Sorry if my post came across as our group was something official - it was just a small bowling club for people with disabilities such as stroke survivors, visually impaired people and some with neurodiverse disabilities but no physical disability. We had public liability insurance for those participating and it covered the equipment we owned as a club and used regularly as part of the game.

It was the council that required us to have medical and evacuation plans; the forms literally said something along the lines of “Stan is visually impaired; he will need guiding to the bathroom and showing into the cubicle; he can manage independently in there and then will need assistance back to the sport hall” “Peter has had a stroke and is a full time wheelchair user; he needs 1-2-1 assistance with personal care so will have his own carer with him, there will be no input required from volunteers” Details were kept in a file held by the club secretary only and information was brief and concise - not full of diagnoses or medication etc) In the case of the lady in your OP the info would have been something along the lines of “Mary needs the assistance of 1 person when using the bathroom so, if attending a full day event, will need to bring someone with her to support her needs. For a normal weekly club attendance, she should not need any support” (all names and comments above are fictitious)

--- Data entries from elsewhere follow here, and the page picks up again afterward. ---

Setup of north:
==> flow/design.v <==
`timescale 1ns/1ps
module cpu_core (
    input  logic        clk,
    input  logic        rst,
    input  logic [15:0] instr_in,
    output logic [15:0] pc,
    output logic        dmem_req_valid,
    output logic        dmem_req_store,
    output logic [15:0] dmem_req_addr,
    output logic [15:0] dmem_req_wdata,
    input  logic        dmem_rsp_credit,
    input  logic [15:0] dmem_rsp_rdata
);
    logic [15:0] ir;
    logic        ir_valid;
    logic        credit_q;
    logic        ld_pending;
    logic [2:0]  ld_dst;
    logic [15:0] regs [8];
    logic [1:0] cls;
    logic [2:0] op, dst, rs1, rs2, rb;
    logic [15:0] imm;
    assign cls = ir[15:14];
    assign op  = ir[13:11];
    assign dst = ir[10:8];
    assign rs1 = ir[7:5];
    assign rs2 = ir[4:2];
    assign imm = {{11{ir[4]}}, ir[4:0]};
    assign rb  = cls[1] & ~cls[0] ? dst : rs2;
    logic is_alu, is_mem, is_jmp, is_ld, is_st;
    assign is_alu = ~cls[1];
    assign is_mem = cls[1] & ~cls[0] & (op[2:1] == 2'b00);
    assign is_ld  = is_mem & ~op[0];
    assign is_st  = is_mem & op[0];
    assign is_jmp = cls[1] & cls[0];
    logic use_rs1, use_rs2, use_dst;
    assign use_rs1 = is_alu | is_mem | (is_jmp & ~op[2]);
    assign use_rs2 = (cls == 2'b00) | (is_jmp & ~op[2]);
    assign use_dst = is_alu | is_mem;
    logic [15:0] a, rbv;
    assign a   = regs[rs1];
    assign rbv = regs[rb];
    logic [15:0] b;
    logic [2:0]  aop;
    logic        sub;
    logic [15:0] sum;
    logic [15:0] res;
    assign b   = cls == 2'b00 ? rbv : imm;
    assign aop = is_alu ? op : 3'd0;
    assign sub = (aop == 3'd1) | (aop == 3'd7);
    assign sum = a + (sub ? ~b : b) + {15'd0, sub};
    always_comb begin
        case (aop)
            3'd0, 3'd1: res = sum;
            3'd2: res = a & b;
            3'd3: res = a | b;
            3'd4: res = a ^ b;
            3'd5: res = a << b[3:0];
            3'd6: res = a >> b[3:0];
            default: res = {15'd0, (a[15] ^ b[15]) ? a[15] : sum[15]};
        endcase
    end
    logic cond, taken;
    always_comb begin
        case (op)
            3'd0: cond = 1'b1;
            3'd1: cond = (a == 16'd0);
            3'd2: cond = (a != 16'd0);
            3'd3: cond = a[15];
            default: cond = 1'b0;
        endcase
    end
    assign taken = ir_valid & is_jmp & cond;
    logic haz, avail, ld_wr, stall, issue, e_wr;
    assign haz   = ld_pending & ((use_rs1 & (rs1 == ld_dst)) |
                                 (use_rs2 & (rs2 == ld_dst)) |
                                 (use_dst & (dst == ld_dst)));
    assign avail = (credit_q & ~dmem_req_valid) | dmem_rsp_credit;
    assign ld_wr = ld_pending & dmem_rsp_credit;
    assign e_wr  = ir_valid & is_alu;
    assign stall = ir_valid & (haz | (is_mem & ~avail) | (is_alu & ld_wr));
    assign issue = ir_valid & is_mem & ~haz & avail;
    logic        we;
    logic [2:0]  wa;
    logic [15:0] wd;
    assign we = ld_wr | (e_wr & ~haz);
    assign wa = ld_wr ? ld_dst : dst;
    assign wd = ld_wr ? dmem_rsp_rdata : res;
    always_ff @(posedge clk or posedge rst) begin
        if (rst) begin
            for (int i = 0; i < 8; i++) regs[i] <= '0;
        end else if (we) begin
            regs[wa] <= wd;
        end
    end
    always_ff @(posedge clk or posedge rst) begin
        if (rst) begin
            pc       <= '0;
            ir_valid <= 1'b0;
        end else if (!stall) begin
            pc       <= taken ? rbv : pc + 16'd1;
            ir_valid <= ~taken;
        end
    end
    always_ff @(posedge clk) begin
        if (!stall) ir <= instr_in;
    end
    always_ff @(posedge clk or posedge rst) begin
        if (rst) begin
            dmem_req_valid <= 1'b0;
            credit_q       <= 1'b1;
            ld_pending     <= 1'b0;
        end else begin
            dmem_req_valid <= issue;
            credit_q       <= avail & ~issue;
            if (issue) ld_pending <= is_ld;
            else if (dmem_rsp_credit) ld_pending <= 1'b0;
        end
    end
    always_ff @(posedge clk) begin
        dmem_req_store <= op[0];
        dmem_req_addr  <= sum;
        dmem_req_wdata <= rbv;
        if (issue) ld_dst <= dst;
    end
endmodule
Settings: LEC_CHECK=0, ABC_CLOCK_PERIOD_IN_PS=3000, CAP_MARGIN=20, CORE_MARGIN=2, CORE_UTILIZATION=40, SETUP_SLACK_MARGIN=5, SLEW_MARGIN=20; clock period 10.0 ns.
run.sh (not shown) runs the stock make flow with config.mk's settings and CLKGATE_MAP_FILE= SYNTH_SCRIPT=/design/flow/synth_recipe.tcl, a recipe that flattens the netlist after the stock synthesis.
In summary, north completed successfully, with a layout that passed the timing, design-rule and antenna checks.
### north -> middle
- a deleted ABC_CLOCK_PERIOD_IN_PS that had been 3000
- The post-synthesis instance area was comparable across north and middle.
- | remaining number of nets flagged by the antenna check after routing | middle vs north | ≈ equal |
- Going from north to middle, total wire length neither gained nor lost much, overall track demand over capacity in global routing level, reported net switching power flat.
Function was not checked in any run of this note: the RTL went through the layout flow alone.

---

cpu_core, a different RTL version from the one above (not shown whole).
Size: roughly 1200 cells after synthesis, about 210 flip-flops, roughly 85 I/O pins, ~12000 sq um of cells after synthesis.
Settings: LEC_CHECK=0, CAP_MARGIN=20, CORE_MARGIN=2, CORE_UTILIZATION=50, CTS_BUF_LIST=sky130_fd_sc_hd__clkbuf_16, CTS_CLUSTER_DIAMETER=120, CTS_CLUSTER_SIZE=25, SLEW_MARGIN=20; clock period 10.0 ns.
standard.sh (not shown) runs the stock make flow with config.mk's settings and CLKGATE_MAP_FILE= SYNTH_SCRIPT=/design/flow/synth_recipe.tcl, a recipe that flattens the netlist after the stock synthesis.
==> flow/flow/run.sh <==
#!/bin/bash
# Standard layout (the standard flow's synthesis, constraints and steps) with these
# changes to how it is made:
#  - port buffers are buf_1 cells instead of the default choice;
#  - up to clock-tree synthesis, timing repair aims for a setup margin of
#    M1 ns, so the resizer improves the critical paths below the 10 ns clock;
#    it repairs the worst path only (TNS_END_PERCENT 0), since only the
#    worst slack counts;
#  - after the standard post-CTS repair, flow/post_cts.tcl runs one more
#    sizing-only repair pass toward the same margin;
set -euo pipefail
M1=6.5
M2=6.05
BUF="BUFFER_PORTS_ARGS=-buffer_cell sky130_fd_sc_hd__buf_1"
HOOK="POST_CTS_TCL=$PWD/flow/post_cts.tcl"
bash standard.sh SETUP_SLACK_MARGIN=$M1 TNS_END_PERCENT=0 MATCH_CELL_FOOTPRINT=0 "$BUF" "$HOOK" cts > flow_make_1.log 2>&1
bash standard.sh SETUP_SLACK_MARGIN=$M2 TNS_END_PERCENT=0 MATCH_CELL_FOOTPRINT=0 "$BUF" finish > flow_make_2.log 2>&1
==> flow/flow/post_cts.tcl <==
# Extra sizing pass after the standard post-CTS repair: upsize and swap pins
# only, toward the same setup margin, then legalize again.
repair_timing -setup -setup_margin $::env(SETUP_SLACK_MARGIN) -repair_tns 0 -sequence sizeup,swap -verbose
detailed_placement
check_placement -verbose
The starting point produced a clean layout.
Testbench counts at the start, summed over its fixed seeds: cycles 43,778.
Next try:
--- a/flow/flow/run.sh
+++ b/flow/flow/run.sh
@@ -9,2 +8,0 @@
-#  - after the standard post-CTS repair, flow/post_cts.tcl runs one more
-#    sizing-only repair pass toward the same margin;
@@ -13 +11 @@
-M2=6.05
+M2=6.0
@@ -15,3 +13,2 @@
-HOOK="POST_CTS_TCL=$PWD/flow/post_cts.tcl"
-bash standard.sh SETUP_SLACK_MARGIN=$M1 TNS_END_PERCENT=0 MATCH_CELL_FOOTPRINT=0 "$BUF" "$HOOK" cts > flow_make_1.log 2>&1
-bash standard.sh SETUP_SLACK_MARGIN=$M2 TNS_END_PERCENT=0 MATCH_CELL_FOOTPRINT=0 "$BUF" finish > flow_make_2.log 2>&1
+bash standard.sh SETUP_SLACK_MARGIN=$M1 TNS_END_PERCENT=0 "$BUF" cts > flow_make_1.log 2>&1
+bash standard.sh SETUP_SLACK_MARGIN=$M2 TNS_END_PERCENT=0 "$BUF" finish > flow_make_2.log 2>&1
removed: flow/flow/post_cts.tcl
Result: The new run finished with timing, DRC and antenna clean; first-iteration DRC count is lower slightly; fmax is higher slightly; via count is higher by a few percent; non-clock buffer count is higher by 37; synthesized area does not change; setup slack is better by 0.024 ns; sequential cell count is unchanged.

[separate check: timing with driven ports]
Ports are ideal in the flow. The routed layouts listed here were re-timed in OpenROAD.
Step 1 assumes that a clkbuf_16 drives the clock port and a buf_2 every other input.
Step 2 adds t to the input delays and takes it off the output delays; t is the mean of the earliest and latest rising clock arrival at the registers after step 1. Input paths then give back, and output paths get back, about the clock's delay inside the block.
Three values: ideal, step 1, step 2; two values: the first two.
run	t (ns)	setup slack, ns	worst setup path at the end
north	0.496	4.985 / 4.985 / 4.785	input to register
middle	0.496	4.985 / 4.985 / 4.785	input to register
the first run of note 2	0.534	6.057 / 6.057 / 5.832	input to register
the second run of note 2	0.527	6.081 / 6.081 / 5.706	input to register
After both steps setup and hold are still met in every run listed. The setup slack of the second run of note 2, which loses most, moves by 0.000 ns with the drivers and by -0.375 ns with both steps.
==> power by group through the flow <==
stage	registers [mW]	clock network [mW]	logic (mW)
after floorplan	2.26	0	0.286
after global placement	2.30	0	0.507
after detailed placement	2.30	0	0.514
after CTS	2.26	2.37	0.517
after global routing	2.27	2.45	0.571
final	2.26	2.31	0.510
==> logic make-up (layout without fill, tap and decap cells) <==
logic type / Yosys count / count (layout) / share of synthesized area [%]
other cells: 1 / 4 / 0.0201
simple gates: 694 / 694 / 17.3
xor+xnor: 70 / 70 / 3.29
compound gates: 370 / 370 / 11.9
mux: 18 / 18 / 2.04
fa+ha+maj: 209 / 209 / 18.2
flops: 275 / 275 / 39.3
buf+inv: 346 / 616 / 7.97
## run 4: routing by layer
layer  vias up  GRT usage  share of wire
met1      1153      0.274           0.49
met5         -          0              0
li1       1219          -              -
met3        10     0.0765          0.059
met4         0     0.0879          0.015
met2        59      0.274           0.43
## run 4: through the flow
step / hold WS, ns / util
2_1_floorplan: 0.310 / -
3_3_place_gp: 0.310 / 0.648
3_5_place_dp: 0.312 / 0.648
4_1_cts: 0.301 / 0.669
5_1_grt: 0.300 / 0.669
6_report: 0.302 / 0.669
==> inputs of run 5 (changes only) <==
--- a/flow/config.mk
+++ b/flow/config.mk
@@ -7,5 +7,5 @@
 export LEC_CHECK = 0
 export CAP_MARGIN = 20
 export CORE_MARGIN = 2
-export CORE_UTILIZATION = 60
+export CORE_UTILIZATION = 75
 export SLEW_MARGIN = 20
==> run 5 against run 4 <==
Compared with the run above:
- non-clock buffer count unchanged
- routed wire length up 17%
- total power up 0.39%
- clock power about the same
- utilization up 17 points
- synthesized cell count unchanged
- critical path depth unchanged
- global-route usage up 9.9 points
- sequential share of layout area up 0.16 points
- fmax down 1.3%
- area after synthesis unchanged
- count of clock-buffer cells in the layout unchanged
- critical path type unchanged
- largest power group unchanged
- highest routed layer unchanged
Source: an optimization exercise on an open RTL-to-GDS flow (aim: small area, a short achievable clock period and few clock cycles). Production flows keep margins and buffers that such runs may drop.
Where RTL was checked, it was by simulation tests only, not by an equivalence proof against the original.
Function not checked in run 4: the RTL went through the layout flow alone.

==> flow/design.v, too long to show whole: its modules and the start of the top module <==
// module feature_ram: 39 lines
// module conv_csa0: 1138 lines
// module conv_csa1: 894 lines
// module conv_csa2: 1283 lines
// module mac_array: 103 lines
// module layer_sequencer: 96 lines
// module conv_layer_top: 78 lines
module conv_layer_top (
  input  wire                                 clk,
  input  wire                                 reset,
  input  wire                                 ld_req,
  input  wire [4-1:0]              ld_addr,
  input  wire [4*16-1:0]  ld_data,
  input  wire                                 start_req,
  input  wire [4-1:0]              rd_addr,
  output logic                                ld_ack,
  output logic                                start_ack,
  output logic [4*16-1:0] rd_data
);
  // ...
==> flow/flow/run.sh <==
#!/bin/bash
set -euo pipefail
MARGIN=7
sed -e "s/ SETUP_SLACK_MARGIN=[0-9.]*//" -e "s/ \"\${@:-finish}\"/ SETUP_SLACK_MARGIN=${MARGIN} \"\${@:-finish}\"/" standard.sh > standard_margin.sh
grep -q "SETUP_SLACK_MARGIN=${MARGIN}" standard_margin.sh
bash standard_margin.sh > standard.log 2>&1
==> flow/standard.sh <==
#!/bin/bash
# synth_recipe.tcl (not shown) runs the flow's synth.tcl, then flattens the netlist and writes it again
# the make line also repeats each setting of config.mk as NAME=value (left out here)
make -C /OpenROAD-flow-scripts/flow DESIGN_CONFIG=/design/flow/config.mk WORK_HOME=/design/flow/orfs CLKGATE_MAP_FILE= SYNTH_SCRIPT=/design/flow/synth_recipe.tcl "${@:-finish}"
==> flow/config.mk <==
export PLATFORM = sky130hd
export DESIGN_NAME = conv_layer_top
export DESIGN_NICKNAME = conv_layer_top
export VERILOG_FILES = /design/flow/design.v
export SDC_FILE = /design/flow/constraint.sdc
export NUM_CORES = 4
export LEC_CHECK = 0
export ABC_CLOCK_PERIOD_IN_PS = 4000
export CAP_MARGIN = 20
export CORE_MARGIN = 2
export CORE_UTILIZATION = 60
export CTS_BUF_LIST = sky130_fd_sc_hd__clkbuf_8 sky130_fd_sc_hd__clkbuf_16
export CTS_CLUSTER_DIAMETER = 60
export CTS_CLUSTER_SIZE = 20
export PLACE_DENSITY = 0.72
export SETUP_SLACK_MARGIN = 5
export SLEW_MARGIN = 20
==> flow/constraint.sdc <==
create_clock -name core_clock -period 11.0 [get_ports {clk}]
set_input_delay 2.2000 -clock core_clock [delete_from_list [all_inputs] [get_ports {clk}]]
set_output_delay 2.2000 -clock core_clock [all_outputs]
set_load 0.01 [all_outputs]
==> impl_metrics.env, run 1 <==
export IMPL_worst_path_max_delay_cell="dlygate4sd2_1"
export IMPL_instances_no_fill=11638
export IMPL_path_depth=8
export IMPL_cp_start_kind="primary input"
export IMPL_postCtsResizedCells=351
export IMPL_m1WireLength_mm=133
export IMPL_n_all_buffers=534
export IMPL_largest_register="u_map.mem_u"
export IMPL_status="no timing/DRC/antenna violations"
export IMPL_synth_area_leader_cell="edfxtp_1"
export IMPL_fmax_mhz=247
export IMPL_clock_area_share_pct=4.50
export IMPL_avgSynthCellArea_um2=14.9
export IMPL_endpoint_kind="register"
export IMPL_synth_seq_cells=2850
export IMPL_cp_num_buf_inv=3
export IMPL_crit_end="u_mac.c0_q[70]"
export IMPL_core_area_um2=206000
export IMPL_reg2regPathDepth=15
export IMPL_die_h_um=459
export IMPL_r2r_slack_ns=7.03
export IMPL_worstReg2RegEnd="u_mac.c2_q[65]"
export IMPL_wl_met3_mm=44.7
export IMPL_dp_cells=11039
export IMPL_wl_met2_mm=178
export IMPL_drv_slew=0
export IMPL_netlist_area_um2=124000
export IMPL_layout_common_cells="edfxtp_1, inv_1, fa_1"
export IMPL_cap_violations=0
export IMPL_worst_skew_pair_late_latency_ns=0.87
export IMPL_timing_final_ws_setup_ns=6.95
export IMPL_synth_ff_type="edfxtp_1"
export IMPL_seq_cells=2850
export IMPL_fin_util_pct=67.7
export IMPL_grt_max_degree=65
export IMPL_nNonClkInverters=966
export IMPL_rsz0062_at_grt="true"
export IMPL_synth_xor_area_share_pct=1.40
Testbench counts, summed over its fixed seeds: cycles 3,264.
==> inputs of run 2 (changes only) <==
==> flow/flow/run.sh (replaced) <==
#!/bin/bash
set -euo pipefail
MARGIN=7
export BUFFER_PORTS_ARGS="-buffer_cell sky130_fd_sc_hd__buf_4"
sed -e "s/ SETUP_SLACK_MARGIN=[0-9.]*//" -e "s/ \"\${@:-finish}\"/ SETUP_SLACK_MARGIN=${MARGIN} \"\${@:-finish}\"/" standard.sh > standard_margin.sh
grep -q "SETUP_SLACK_MARGIN=${MARGIN}" standard_margin.sh
bash standard_margin.sh > standard.log 2>&1
==> impl_metrics.env, run 2 <==
export IMPL_antenna_found_initial=24
export IMPL_grt_usage_pct=36.8
export IMPL_h_tree_depth=4
export IMPL_grt_pass1_wl_mm=545
export IMPL_synth_area_leaders="edfxtp_1, dfxtp_1, fa_1, ha_1, inv_1"
export IMPL_reg_top3="u_map.mem_u (1152), u_map.mem_m (960), u_mac.c0_q (149)"
export IMPL_r2r_slack_ns=6.99
export IMPL_gp_congestion=0.946
export IMPL_synth_ff_type="edfxtp_1"
export IMPL_io_buffers=141
export IMPL_setup_tns_ns=0
export IMPL_hp_start="u_mac.a2[0]"
export IMPL_worst_slew_pin_transition_ns=1.26
export IMPL_hpwl_mm=236
export IMPL_num_rows=167
export IMPL_largest_register="u_map.mem_u"
export IMPL_synthToLayoutAreaGrowth_pct=11.6
export IMPL_instances_no_fill=11559
export IMPL_cts_buffers=188
export IMPL_min_period_ns=4.06
export IMPL_netlist_area_um2=124000
export IMPL_final_hold_viol_count=0
export IMPL_cap_violations=0
export IMPL_synth_seq_cells=2850
export IMPL_rsz0062_at_grt="true"
export IMPL_layout_common_cells="edfxtp_1, inv_1, dfxtp_1"
export IMPL_multiInputGateArea_um2=41200
export IMPL_worst_skew_pair_late_latency_ns=0.90
export IMPL_drt_pass1_iterations=9
export IMPL_drv_slew=0
export IMPL_crit_end="u_map.u_rdata[54]"
export IMPL_synth_warning_count=3
export IMPL_reg2regPathDepth=12
export IMPL_yosysMostFrequentCell="edfxtp_1"
export IMPL_core_area_um2=206000
export IMPL_async_flop_share_pct=0
export IMPL_cp_startpoint="rd_addr[1]"
export IMPL_hold_buffers=0
export IMPL_synth_edf_count=2240
export IMPL_regArea_um2=79600
export IMPL_status="no timing/DRC/antenna violations"
export IMPL_critPathMaxFanout=18
export IMPL_hold_class="reg -> reg"
export IMPL_io_pins=142
export IMPL_relSlewSlack_pct=15.5
export IMPL_die_w_um=459
export IMPL_yosysTopAreaCellShare_pct=54.1
export IMPL_crit_family="simple AND/OR/NAND/NOR gates"
export IMPL_largest_register_ffs=1152
export IMPL_synth_area_leader_cell="edfxtp_1"
export IMPL_fin_crit_sh_pct=37.0
export IMPL_synth_cell_types=80
export IMPL_dp_cells=11035
export IMPL_r2r_start="u_seq.iss"
export IMPL_nets=9858
export IMPL_worstReg2RegEnd="u_mac.c2_q[94]"
export IMPL_synth_seq_area_share_pct=64.0
export IMPL_start_util_pct=60.2
export IMPL_path_depth=13
export IMPL_setup_violations=0
export IMPL_cp_data_required_time_ns=11.80
export IMPL_clockBufferDepth=3
export IMPL_crit_type="in -> reg"
export IMPL_grt_max_degree=67
export IMPL_wl_per_cell_um=33.7
export IMPL_grt_pass1_vias=76567
export IMPL_overflow=0
export IMPL_fin_util_pct=67.2
export IMPL_die_area_um2=211000
export IMPL_worst_path_max_delay_cell="nor4_2"
export IMPL_syn_inst=8339
export IMPL_clk_pin_slew_ns=0.08
export IMPL_ant_nets=0
export IMPL_cp_num_buf_inv=5
export IMPL_clock_skew_ns=0.0418
export IMPL_avgSynthCellArea_um2=14.9
export IMPL_drive_above_1_share_pct=12.5
export IMPL_cp_slowest_stage_delay_ns=0.44
export IMPL_hold_ws_ns=0.331
export IMPL_clock_root_buffer="clkbuf_16"
export IMPL_cp_arrival_ns=4.87
export IMPL_drc_errors=0
export IMPL_syn_num_nets=9520
export IMPL_nFillCells=13926
export IMPL_crit_top_cell="buf_4"
export IMPL_die_h_um=459
export IMPL_cts_num_sinks=2850
export IMPL_cp_start_kind="primary input"
export IMPL_path_cells="buf_4 -> inv_2 -> o31ai_2 -> buf_6 -> and3_4 -> buf_4 -> a22o_1 -> a221oi_1 -> nand3_1 -> nor4_2 -> o21ai_4 -> buf_12 -> o21ai_1"
export IMPL_yosys_top_cells_count="edfxtp_1, inv_1, dfxtp_1"
export IMPL_num_vias=76737
export IMPL_viasPerCell=6.64
export IMPL_endpoint_kind="register"
export IMPL_final_common_cell="edfxtp_1"
export IMPL_cts_tree="yes"
export IMPL_first_iter_violations=10498
export IMPL_fmax_mhz=246
export IMPL_wl_mm=389
Source: an optimization exercise on an open RTL-to-GDS flow (aim: small area). Production flows keep margins and buffers that such runs may drop. Only simulation tests tie the RTL to the original design; equivalence was not proved. Power figures rest on the tool's default switching activity, not on a simulated workload.

==> flow/design.v <==
package displayPkg;
    localparam int coordW = 10;
    localparam int angleW = 6;
    typedef struct packed {
        logic [coordW-1:0] x;
        logic [coordW-1:0] y;
        logic              displayOn;
    } pixelT;
    typedef struct packed {
        logic [7:0] red;
        logic [7:0] green;
        logic [7:0] blue;
    } rgbT;
    typedef struct packed {
        logic [coordW-1:0] x;
        logic [coordW-1:0] y;
        logic              xNeg;
        logic              yNeg;
    } ballT;
    typedef struct packed {
        logic signed [7:0] sin;
        logic signed [7:0] cos;
    } trigT;
    localparam rgbT ball1Color = 24'hffbb00;
    localparam rgbT ball2Color = 24'hff0000;
    localparam rgbT backColor  = 24'h555555;
    localparam rgbT blankColor = 24'h000000;
endpackage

We were not trained in moving and handling or providing personal care so were not allowed to help someone up if they fell or needed physical assistance with toileting. If we had helped someone like the lady and hurt ourselves, we too wouldn’t have been covered by the insurance as that was not the purpose of having it, so I get where you’re coming from.

I hope the lady at your club doesn’t put someone in that position again in future as it’s very awkward to be expected to help when hoodwinked into how much assistance is needed and when it’s not really appropriate.